Instructions to follow: From the entries, filter out every line that lacks "bitwise" and copy the rest.

---------- Input data ----------

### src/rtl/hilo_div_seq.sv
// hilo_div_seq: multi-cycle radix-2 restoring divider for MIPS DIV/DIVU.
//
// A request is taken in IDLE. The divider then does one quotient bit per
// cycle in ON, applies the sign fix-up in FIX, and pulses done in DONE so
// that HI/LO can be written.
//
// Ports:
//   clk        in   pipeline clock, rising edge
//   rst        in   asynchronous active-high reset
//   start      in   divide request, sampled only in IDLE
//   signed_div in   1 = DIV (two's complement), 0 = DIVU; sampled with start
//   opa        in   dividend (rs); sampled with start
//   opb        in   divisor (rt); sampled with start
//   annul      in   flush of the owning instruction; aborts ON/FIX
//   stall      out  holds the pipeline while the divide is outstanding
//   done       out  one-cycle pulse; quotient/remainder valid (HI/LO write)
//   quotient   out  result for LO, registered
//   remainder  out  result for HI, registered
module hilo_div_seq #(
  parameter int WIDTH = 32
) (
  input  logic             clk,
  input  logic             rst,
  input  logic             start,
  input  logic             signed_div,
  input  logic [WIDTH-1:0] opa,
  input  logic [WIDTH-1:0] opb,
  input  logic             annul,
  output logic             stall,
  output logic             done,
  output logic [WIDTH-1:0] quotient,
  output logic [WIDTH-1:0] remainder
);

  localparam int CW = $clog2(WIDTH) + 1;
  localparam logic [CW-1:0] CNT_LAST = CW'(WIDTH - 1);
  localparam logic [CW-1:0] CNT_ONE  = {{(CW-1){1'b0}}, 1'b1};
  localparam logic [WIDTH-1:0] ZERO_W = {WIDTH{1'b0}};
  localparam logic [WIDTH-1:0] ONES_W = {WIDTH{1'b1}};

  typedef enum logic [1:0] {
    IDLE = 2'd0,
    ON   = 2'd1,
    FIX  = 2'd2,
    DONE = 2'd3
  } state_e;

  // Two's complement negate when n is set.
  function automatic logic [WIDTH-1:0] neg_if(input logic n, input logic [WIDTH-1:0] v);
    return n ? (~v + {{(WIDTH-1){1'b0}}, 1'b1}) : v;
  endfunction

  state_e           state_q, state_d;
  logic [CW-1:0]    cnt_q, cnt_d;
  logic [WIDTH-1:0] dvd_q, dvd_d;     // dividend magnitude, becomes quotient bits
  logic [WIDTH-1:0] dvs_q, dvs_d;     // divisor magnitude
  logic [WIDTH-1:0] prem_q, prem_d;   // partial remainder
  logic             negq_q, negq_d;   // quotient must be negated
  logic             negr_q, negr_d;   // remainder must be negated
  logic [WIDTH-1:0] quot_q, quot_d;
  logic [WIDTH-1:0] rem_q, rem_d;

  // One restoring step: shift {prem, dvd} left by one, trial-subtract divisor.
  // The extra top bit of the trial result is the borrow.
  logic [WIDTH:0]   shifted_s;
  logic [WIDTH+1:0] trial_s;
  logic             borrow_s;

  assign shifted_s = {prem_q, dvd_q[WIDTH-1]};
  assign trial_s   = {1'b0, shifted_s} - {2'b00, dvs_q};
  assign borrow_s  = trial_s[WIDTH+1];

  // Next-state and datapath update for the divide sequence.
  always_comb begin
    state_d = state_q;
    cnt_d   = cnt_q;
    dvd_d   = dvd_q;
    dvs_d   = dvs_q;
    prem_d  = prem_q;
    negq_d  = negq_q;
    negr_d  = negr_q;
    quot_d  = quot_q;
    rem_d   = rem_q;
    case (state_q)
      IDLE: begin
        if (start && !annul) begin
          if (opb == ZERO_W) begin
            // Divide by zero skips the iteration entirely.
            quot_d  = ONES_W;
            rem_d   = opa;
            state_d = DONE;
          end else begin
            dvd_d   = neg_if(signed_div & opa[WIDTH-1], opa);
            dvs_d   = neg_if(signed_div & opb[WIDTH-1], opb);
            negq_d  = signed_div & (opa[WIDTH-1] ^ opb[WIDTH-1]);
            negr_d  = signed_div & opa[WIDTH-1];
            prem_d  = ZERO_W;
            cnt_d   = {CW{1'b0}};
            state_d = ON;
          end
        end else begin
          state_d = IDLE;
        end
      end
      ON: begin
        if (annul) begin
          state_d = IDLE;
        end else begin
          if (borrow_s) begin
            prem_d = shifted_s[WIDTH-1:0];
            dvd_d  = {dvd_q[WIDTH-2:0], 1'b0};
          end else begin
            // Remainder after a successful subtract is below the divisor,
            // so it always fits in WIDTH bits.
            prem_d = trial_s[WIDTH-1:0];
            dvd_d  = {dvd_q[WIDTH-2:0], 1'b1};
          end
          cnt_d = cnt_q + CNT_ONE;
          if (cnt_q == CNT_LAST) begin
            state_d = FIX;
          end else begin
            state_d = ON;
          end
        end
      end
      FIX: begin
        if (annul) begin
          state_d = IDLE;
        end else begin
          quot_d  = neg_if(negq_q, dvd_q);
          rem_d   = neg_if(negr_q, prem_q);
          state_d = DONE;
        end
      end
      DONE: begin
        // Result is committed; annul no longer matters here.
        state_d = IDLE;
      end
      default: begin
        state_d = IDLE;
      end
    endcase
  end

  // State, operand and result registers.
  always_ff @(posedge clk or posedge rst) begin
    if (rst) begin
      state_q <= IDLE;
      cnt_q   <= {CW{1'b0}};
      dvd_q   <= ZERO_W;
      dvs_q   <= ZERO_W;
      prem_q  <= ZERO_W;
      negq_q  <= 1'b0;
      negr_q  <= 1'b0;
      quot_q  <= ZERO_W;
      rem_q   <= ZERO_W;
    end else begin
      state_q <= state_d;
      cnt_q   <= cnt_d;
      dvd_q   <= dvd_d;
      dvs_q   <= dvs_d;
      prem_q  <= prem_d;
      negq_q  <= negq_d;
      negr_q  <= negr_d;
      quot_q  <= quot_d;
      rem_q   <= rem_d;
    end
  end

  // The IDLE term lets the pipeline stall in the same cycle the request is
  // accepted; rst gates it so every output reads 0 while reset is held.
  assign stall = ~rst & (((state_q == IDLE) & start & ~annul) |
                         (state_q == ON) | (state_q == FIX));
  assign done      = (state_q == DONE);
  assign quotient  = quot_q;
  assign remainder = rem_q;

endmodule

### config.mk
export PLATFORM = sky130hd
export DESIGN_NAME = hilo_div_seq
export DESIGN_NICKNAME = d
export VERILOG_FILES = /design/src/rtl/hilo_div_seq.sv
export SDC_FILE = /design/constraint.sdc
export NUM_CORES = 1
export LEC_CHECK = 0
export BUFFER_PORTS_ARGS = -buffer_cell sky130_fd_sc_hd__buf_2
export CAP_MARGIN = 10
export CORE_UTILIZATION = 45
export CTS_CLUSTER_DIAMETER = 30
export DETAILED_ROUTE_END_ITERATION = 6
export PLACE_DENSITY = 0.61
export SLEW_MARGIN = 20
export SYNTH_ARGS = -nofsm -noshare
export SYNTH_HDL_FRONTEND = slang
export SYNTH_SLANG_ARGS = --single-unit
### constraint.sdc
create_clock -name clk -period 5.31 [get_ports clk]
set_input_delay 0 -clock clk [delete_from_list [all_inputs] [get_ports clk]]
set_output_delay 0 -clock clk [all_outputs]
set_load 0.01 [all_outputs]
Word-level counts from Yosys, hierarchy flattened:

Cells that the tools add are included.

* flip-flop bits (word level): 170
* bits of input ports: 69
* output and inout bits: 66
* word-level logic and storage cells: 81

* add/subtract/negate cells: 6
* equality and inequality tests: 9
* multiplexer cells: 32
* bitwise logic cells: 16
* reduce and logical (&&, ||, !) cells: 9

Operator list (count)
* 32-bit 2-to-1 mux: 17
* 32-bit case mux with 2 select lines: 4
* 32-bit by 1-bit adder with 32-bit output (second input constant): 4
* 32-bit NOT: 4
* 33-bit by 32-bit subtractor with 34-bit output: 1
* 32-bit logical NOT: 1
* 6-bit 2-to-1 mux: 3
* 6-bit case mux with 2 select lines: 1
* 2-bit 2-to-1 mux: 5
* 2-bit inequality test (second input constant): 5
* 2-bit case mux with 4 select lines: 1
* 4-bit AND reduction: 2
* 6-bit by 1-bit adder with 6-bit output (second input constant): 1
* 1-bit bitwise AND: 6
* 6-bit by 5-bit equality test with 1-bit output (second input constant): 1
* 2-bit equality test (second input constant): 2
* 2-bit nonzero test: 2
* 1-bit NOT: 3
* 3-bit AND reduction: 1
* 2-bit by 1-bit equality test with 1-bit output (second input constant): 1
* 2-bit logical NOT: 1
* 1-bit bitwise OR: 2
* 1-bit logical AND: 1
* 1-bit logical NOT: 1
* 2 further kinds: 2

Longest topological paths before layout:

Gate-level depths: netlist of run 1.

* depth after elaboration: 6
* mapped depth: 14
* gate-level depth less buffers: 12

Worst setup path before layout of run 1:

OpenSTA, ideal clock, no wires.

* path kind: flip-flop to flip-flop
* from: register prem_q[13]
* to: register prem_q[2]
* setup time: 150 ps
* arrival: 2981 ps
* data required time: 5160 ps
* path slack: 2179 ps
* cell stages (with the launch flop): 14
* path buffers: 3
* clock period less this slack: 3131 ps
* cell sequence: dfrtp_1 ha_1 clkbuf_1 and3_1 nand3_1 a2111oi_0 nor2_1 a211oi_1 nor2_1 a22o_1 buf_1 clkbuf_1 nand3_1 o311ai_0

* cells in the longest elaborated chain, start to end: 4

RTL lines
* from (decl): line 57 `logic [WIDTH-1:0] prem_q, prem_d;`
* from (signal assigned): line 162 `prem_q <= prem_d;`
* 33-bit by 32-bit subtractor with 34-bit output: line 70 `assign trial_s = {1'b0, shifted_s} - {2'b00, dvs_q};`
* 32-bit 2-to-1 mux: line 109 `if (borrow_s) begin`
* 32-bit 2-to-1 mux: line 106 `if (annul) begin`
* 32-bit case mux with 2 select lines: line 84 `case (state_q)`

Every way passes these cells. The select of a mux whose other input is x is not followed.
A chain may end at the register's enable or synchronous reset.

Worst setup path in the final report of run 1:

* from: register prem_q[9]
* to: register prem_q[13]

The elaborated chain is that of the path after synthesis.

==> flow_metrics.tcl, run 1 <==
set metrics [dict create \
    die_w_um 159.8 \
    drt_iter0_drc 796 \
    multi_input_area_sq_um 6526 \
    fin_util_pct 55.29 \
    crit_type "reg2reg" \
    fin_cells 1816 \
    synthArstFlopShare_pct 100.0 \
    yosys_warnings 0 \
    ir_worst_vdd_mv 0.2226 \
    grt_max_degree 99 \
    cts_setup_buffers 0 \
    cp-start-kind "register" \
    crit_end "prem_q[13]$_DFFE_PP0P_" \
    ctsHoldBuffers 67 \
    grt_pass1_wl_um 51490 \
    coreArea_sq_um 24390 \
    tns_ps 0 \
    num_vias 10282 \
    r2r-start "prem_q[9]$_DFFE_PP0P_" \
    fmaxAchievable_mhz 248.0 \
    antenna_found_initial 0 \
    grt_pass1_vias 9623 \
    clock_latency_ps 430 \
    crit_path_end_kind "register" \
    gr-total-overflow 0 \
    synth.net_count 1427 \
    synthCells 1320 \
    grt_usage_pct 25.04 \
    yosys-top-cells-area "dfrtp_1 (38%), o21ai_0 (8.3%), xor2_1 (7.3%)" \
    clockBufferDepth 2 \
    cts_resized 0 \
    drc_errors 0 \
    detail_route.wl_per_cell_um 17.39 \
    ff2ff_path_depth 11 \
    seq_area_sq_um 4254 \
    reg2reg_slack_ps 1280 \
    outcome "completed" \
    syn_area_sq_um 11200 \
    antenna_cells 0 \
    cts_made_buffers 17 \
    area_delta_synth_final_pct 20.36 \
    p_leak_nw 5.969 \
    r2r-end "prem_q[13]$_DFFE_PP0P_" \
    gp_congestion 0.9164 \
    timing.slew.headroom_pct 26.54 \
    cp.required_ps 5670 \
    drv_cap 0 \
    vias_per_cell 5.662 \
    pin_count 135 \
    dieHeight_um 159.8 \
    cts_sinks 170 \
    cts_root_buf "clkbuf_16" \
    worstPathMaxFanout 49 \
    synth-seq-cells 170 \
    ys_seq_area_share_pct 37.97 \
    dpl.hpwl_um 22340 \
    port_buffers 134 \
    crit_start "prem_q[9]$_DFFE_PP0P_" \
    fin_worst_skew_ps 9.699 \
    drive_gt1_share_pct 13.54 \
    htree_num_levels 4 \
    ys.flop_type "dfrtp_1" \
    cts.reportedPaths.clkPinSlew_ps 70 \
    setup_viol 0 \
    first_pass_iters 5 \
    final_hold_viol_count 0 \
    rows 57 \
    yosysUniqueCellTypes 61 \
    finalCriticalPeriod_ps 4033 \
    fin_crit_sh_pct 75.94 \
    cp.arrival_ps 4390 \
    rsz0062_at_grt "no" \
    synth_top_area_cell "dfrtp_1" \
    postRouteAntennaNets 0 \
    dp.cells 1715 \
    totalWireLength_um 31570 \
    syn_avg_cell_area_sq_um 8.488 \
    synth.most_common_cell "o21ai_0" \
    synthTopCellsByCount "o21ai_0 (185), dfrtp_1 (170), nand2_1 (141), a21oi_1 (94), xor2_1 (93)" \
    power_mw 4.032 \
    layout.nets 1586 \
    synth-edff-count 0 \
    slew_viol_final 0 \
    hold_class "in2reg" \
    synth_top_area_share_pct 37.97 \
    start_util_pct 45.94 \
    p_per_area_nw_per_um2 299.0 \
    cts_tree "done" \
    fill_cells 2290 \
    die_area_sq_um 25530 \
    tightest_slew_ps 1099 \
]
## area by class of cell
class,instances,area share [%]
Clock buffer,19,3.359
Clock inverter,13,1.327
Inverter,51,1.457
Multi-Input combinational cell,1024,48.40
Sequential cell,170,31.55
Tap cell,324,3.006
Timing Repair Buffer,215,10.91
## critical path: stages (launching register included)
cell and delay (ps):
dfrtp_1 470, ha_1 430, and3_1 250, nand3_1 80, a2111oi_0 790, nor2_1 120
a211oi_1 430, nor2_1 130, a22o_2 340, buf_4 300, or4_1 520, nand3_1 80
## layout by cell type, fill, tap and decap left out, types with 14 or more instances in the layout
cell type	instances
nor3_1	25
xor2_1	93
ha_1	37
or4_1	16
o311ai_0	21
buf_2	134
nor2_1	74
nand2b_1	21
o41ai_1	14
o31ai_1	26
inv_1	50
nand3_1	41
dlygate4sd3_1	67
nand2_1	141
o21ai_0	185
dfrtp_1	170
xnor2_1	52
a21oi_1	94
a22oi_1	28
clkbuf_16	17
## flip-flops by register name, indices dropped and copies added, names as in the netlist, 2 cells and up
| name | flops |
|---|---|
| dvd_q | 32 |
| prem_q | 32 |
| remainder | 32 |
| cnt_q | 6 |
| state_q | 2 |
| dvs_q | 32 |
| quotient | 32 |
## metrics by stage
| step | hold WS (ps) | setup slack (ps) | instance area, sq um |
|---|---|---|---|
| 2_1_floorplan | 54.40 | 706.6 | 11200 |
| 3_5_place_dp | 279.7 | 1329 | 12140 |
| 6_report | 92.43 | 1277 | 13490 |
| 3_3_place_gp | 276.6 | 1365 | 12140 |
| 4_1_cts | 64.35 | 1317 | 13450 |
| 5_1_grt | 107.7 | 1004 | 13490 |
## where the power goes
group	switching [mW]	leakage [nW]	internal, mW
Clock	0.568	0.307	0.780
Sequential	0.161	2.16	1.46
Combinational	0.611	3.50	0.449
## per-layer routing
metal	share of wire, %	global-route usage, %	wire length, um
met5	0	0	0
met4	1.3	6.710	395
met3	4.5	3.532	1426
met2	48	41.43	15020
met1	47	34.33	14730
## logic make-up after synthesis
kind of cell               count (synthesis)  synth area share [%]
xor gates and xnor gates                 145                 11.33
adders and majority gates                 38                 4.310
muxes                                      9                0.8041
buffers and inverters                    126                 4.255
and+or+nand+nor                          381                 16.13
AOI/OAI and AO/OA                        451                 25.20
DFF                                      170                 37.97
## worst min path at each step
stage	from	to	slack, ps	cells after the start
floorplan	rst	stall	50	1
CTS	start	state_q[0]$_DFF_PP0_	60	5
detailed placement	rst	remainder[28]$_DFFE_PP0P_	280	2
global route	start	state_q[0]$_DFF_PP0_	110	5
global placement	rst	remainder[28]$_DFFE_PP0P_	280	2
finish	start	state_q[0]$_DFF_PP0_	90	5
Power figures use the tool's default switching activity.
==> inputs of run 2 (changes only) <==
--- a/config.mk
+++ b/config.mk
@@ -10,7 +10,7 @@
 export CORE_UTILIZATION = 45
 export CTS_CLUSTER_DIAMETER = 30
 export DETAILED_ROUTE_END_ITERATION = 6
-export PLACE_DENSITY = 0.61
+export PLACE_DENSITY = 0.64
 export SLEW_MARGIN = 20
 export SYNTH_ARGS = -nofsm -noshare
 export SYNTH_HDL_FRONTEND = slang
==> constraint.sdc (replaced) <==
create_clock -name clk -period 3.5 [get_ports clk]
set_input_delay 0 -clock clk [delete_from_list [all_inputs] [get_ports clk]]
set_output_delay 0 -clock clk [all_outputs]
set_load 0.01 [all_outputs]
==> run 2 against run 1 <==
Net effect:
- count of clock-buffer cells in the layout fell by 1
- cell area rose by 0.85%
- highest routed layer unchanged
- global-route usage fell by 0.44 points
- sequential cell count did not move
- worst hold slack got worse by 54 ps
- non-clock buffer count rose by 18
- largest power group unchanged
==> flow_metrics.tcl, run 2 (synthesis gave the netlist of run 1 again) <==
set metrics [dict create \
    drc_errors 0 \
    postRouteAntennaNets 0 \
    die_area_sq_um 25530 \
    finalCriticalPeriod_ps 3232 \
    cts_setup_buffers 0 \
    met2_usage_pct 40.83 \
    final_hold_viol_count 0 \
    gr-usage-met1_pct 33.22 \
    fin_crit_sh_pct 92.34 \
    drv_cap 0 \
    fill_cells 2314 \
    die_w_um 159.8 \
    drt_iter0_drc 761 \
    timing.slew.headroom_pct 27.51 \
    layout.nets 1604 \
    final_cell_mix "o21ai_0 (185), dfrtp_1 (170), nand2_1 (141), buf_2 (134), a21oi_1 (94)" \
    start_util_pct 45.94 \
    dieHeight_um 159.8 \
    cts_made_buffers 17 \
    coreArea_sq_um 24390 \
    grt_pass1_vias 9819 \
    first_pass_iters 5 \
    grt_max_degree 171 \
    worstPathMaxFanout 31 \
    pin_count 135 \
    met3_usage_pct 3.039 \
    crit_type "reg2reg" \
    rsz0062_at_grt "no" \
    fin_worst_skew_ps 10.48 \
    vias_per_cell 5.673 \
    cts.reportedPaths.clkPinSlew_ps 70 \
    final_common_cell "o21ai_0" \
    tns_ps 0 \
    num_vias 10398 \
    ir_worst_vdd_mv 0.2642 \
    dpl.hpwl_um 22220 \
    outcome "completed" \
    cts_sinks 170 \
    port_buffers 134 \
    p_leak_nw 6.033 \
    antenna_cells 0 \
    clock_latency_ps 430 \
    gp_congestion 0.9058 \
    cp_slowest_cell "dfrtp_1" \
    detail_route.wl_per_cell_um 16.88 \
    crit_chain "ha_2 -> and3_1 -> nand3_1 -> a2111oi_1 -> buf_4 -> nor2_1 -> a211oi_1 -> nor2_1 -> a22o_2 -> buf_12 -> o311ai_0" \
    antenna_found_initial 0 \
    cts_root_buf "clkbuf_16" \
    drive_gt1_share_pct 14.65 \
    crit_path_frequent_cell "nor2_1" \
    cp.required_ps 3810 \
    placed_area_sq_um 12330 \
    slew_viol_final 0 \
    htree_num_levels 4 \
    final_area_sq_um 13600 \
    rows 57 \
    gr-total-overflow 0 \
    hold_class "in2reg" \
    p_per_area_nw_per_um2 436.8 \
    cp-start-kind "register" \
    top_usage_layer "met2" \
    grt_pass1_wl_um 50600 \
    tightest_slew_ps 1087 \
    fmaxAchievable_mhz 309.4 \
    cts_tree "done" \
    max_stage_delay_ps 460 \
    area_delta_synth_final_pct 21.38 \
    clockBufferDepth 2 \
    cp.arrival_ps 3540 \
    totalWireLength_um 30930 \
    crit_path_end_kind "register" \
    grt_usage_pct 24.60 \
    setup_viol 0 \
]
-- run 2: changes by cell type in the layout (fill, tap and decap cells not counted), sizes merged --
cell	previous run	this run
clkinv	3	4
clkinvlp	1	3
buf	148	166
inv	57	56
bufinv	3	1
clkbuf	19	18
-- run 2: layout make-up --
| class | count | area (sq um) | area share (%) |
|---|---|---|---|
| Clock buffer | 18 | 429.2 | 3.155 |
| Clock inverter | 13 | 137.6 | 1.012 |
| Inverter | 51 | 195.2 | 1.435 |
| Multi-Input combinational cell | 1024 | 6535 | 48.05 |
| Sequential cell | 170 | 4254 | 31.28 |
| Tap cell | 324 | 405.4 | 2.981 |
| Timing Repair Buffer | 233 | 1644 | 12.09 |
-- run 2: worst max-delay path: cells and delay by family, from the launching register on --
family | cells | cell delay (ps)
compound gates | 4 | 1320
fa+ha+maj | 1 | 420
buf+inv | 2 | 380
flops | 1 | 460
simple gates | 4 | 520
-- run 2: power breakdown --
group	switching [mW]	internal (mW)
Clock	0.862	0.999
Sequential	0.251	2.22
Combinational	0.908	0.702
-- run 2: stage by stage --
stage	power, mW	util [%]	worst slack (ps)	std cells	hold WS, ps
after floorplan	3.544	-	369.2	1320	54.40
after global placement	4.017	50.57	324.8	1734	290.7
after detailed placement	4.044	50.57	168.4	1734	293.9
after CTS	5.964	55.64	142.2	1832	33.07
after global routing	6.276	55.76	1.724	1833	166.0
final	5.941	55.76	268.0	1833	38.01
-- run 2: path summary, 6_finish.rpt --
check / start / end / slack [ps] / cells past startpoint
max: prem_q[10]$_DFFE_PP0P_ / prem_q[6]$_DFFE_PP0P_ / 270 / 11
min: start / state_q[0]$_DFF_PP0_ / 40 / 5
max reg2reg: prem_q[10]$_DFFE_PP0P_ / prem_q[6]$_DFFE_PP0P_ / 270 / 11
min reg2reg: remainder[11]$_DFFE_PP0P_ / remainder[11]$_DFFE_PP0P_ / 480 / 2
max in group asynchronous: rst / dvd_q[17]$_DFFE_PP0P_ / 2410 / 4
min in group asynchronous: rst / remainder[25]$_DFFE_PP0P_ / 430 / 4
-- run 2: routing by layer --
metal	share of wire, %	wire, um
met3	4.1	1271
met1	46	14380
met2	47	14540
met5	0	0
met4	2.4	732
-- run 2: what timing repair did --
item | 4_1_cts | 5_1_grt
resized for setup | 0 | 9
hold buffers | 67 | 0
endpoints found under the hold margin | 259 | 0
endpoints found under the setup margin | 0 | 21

----------

Response to the exercise:
* bitwise logic cells: 16
* 1-bit bitwise AND: 6
* 1-bit bitwise OR: 2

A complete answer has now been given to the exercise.